The problem> Pull every line with "number" from the data.

========================

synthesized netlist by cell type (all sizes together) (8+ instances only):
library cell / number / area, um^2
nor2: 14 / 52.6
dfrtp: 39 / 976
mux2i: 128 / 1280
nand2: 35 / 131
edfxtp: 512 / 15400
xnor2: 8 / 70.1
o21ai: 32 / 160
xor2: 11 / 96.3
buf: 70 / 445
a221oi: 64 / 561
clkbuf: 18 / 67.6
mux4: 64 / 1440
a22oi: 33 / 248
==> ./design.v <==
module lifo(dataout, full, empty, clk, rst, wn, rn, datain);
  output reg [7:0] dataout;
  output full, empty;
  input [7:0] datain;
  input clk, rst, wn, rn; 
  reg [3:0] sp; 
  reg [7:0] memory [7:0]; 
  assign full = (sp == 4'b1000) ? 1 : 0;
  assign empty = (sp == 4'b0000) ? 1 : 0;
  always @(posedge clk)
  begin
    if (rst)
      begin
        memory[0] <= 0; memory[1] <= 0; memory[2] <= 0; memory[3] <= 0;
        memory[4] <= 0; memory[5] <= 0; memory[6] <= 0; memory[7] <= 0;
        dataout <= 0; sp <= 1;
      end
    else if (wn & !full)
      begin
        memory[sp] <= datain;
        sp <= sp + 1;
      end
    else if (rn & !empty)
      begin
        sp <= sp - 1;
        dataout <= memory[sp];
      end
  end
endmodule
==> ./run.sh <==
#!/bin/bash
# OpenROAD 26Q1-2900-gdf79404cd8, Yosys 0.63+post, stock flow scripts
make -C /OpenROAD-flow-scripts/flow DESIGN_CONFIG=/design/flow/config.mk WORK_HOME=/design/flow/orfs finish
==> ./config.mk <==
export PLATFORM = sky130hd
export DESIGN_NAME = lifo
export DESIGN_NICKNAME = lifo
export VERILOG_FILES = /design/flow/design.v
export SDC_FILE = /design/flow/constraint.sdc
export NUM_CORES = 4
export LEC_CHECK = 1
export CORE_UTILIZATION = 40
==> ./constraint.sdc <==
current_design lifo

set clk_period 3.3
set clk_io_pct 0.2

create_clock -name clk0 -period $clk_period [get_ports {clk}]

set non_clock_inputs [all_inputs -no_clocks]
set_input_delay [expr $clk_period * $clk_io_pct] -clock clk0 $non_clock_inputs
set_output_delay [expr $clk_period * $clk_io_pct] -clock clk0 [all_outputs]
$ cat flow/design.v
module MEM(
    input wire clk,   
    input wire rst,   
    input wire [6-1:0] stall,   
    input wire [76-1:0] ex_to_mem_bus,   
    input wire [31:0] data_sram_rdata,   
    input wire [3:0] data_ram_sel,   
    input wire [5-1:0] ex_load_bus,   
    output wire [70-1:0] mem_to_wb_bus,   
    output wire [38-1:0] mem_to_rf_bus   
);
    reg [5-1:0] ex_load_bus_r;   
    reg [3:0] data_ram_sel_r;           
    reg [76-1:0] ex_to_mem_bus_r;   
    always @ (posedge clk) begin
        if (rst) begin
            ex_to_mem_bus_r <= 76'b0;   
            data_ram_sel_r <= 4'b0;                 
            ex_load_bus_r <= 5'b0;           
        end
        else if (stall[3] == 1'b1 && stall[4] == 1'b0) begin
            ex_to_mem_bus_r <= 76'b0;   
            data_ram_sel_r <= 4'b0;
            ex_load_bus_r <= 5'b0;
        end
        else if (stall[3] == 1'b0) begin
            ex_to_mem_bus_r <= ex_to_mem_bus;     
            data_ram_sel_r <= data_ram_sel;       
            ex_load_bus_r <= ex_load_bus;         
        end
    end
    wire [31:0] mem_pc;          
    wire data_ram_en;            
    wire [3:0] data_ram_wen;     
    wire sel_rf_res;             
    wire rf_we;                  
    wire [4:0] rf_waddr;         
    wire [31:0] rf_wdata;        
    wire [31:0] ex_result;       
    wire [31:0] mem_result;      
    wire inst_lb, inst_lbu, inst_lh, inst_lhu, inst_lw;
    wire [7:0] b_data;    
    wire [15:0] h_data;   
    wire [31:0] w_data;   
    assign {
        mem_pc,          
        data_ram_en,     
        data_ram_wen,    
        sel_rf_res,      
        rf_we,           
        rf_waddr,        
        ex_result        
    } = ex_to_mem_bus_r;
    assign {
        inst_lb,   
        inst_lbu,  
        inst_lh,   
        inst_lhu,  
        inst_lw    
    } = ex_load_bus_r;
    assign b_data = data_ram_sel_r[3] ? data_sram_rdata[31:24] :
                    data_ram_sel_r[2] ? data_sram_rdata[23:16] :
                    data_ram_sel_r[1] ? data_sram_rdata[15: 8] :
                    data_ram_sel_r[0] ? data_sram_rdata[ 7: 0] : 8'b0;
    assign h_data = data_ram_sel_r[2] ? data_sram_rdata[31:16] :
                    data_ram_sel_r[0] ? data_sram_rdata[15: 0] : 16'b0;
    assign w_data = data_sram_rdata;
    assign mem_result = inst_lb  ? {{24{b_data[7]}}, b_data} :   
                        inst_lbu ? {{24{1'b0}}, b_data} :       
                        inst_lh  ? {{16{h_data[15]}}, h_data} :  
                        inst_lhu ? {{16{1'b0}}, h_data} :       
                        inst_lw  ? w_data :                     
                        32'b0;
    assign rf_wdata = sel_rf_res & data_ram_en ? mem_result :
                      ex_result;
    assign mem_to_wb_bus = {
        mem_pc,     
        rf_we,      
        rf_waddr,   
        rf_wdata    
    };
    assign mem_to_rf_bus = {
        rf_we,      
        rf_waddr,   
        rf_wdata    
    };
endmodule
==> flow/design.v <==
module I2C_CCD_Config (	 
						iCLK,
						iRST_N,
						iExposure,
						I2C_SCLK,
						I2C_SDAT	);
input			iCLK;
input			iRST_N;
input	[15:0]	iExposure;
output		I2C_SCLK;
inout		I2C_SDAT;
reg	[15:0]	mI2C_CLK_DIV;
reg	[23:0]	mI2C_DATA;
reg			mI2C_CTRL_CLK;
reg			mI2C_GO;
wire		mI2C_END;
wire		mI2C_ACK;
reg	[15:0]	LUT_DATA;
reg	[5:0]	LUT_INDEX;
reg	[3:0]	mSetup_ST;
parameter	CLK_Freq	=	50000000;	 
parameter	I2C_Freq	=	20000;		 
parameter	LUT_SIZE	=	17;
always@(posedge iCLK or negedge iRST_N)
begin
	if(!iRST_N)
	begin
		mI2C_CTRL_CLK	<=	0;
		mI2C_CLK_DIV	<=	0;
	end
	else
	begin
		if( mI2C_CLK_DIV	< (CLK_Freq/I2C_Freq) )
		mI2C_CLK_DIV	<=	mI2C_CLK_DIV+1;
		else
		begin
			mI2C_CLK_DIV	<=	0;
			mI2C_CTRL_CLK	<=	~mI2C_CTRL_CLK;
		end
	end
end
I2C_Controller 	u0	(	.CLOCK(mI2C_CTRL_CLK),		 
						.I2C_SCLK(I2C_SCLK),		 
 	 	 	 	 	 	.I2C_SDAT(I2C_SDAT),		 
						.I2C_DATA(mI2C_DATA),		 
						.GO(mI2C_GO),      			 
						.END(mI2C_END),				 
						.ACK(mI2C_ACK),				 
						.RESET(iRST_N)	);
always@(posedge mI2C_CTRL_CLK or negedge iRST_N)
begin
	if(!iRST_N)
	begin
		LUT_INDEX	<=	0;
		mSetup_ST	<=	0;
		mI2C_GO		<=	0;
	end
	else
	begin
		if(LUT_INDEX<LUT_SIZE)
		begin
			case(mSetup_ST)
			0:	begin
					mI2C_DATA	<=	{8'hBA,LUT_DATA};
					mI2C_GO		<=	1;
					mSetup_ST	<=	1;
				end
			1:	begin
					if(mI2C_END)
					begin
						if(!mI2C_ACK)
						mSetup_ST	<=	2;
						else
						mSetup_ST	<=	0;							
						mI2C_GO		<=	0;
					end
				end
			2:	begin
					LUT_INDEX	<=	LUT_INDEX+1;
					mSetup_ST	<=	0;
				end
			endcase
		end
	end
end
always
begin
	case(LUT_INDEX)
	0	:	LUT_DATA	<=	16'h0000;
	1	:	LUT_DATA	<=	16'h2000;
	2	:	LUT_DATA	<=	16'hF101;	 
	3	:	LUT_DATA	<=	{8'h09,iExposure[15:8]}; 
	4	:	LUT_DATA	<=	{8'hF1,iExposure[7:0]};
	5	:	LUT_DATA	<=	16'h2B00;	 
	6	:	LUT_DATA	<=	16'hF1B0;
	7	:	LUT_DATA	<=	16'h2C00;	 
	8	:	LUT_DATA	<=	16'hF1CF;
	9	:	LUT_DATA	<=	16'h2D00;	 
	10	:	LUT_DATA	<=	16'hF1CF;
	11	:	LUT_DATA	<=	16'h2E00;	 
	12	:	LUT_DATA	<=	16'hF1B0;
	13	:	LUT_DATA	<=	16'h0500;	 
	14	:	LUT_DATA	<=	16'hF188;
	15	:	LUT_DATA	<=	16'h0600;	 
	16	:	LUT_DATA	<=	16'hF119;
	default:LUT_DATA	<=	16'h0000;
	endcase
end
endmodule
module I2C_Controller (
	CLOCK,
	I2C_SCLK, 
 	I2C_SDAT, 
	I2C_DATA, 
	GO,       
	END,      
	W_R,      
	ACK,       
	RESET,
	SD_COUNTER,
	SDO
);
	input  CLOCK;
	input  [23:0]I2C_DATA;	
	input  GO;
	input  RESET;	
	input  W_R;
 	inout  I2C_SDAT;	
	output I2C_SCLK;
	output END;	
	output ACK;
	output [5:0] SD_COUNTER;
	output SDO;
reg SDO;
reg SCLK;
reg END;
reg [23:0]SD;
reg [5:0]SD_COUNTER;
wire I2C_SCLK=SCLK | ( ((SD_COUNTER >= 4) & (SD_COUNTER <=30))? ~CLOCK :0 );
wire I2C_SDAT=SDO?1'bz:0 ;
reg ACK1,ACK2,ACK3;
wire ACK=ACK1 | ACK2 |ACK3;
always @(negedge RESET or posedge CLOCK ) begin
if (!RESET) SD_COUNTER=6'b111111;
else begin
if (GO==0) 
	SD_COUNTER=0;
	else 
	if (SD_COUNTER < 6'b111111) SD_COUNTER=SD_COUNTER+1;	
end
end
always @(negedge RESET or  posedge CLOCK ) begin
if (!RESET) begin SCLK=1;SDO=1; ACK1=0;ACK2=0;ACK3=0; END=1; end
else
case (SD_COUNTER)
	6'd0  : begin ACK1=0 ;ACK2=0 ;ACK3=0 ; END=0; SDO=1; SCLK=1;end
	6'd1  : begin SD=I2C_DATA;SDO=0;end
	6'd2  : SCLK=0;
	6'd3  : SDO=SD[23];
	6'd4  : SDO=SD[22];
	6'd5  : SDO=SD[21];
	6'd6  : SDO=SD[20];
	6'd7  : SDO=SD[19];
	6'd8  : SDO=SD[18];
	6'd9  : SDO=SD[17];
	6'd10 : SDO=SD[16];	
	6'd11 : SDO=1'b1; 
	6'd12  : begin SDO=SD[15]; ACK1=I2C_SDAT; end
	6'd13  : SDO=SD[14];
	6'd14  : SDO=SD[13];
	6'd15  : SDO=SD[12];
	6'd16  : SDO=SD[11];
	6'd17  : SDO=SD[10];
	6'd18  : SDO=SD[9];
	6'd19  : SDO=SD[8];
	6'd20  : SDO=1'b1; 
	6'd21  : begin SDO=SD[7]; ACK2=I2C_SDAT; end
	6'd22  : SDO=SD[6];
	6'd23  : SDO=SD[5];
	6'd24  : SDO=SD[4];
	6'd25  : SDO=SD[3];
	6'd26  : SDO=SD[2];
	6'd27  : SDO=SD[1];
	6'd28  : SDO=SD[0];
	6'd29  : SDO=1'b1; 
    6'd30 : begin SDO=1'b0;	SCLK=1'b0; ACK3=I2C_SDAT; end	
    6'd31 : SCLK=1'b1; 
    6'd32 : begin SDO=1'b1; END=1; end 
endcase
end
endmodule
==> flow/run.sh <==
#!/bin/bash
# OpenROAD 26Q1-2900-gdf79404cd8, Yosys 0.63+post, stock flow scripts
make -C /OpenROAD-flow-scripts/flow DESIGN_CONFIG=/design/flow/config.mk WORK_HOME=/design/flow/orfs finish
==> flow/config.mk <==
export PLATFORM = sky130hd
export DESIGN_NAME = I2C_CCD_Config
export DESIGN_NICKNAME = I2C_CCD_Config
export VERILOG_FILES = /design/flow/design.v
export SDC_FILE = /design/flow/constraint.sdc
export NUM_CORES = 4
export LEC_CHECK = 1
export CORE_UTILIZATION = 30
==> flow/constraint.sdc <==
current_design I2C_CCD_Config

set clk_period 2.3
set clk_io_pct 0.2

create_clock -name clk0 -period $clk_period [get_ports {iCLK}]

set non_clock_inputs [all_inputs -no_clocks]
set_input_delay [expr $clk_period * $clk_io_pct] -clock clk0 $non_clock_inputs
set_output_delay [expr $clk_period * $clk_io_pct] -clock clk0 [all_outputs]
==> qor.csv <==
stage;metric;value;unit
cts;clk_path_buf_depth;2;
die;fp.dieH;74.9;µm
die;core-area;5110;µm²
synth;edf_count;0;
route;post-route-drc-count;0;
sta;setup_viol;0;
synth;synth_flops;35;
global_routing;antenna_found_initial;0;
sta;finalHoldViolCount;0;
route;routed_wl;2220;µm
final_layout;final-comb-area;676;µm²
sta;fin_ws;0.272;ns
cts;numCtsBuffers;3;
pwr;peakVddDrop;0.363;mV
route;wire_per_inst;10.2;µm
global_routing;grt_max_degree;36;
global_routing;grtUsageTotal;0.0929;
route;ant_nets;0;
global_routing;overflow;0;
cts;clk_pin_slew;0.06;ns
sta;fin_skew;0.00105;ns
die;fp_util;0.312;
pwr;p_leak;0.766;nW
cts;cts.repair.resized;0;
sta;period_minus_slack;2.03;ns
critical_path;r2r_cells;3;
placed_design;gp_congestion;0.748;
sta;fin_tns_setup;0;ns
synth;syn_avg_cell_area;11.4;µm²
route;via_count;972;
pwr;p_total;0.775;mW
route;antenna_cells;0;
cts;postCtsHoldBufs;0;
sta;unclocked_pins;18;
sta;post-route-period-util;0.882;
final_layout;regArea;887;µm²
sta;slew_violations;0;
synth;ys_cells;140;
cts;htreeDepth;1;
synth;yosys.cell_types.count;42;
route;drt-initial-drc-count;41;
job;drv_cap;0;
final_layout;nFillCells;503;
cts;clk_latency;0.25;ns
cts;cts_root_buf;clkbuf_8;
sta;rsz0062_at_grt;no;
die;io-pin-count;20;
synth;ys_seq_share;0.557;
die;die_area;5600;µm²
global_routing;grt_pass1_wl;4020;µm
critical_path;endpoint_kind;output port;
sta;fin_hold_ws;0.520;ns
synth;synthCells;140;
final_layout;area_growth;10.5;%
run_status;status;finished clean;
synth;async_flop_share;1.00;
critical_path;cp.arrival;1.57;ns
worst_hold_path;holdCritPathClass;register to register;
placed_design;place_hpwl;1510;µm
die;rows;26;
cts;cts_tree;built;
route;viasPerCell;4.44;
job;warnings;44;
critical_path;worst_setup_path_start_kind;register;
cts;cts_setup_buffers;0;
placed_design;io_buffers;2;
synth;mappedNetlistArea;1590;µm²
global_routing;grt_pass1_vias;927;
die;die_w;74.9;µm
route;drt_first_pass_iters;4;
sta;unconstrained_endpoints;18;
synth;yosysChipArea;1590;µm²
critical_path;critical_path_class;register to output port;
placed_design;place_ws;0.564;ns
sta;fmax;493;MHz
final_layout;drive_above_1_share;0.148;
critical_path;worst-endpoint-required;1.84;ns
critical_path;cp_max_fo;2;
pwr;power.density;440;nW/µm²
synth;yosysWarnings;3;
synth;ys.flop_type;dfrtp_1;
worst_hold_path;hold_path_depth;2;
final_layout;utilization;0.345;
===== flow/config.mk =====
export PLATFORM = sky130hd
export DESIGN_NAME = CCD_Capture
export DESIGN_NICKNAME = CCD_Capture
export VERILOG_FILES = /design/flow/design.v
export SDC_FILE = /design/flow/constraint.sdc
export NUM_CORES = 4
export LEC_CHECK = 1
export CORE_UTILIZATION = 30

========================

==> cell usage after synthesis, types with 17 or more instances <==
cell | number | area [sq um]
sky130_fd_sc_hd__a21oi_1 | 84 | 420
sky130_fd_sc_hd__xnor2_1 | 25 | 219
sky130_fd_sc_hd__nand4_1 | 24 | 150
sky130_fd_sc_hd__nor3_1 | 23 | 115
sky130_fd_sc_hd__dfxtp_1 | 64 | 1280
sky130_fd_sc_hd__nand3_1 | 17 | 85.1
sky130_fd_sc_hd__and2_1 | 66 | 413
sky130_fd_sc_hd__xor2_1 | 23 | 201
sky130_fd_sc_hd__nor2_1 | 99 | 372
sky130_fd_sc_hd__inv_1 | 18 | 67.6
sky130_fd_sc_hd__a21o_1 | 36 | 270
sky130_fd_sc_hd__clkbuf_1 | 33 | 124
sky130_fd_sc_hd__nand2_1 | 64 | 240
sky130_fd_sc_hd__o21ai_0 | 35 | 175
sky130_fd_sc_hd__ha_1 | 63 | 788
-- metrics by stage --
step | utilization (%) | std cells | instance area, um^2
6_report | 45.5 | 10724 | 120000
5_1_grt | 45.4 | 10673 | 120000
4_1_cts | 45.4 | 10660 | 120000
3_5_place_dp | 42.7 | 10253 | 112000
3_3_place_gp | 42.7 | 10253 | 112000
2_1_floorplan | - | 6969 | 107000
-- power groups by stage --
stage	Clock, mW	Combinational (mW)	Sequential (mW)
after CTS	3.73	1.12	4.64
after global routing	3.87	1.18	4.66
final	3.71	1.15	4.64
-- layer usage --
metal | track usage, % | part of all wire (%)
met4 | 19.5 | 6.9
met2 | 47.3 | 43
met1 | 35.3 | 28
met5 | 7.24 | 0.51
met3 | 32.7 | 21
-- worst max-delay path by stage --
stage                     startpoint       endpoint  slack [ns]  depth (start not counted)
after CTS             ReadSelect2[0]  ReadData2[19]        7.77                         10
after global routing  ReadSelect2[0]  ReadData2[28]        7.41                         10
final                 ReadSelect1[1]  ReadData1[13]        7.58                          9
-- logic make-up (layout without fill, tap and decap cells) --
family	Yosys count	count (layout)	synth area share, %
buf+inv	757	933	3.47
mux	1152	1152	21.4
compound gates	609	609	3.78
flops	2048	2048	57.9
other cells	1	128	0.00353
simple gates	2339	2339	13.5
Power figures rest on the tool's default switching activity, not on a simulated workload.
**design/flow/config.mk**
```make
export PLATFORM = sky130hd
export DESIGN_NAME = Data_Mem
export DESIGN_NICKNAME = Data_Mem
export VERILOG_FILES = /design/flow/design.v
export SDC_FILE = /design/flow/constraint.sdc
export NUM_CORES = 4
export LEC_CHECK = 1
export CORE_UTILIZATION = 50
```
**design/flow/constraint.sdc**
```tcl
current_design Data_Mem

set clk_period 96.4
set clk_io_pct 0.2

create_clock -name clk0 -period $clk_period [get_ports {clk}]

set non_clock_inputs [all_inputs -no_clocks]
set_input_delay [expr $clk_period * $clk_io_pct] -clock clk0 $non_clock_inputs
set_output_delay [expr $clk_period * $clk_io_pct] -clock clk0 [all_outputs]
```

========================

Reply>
library cell / number / area, um^2
cell | number | area [sq um]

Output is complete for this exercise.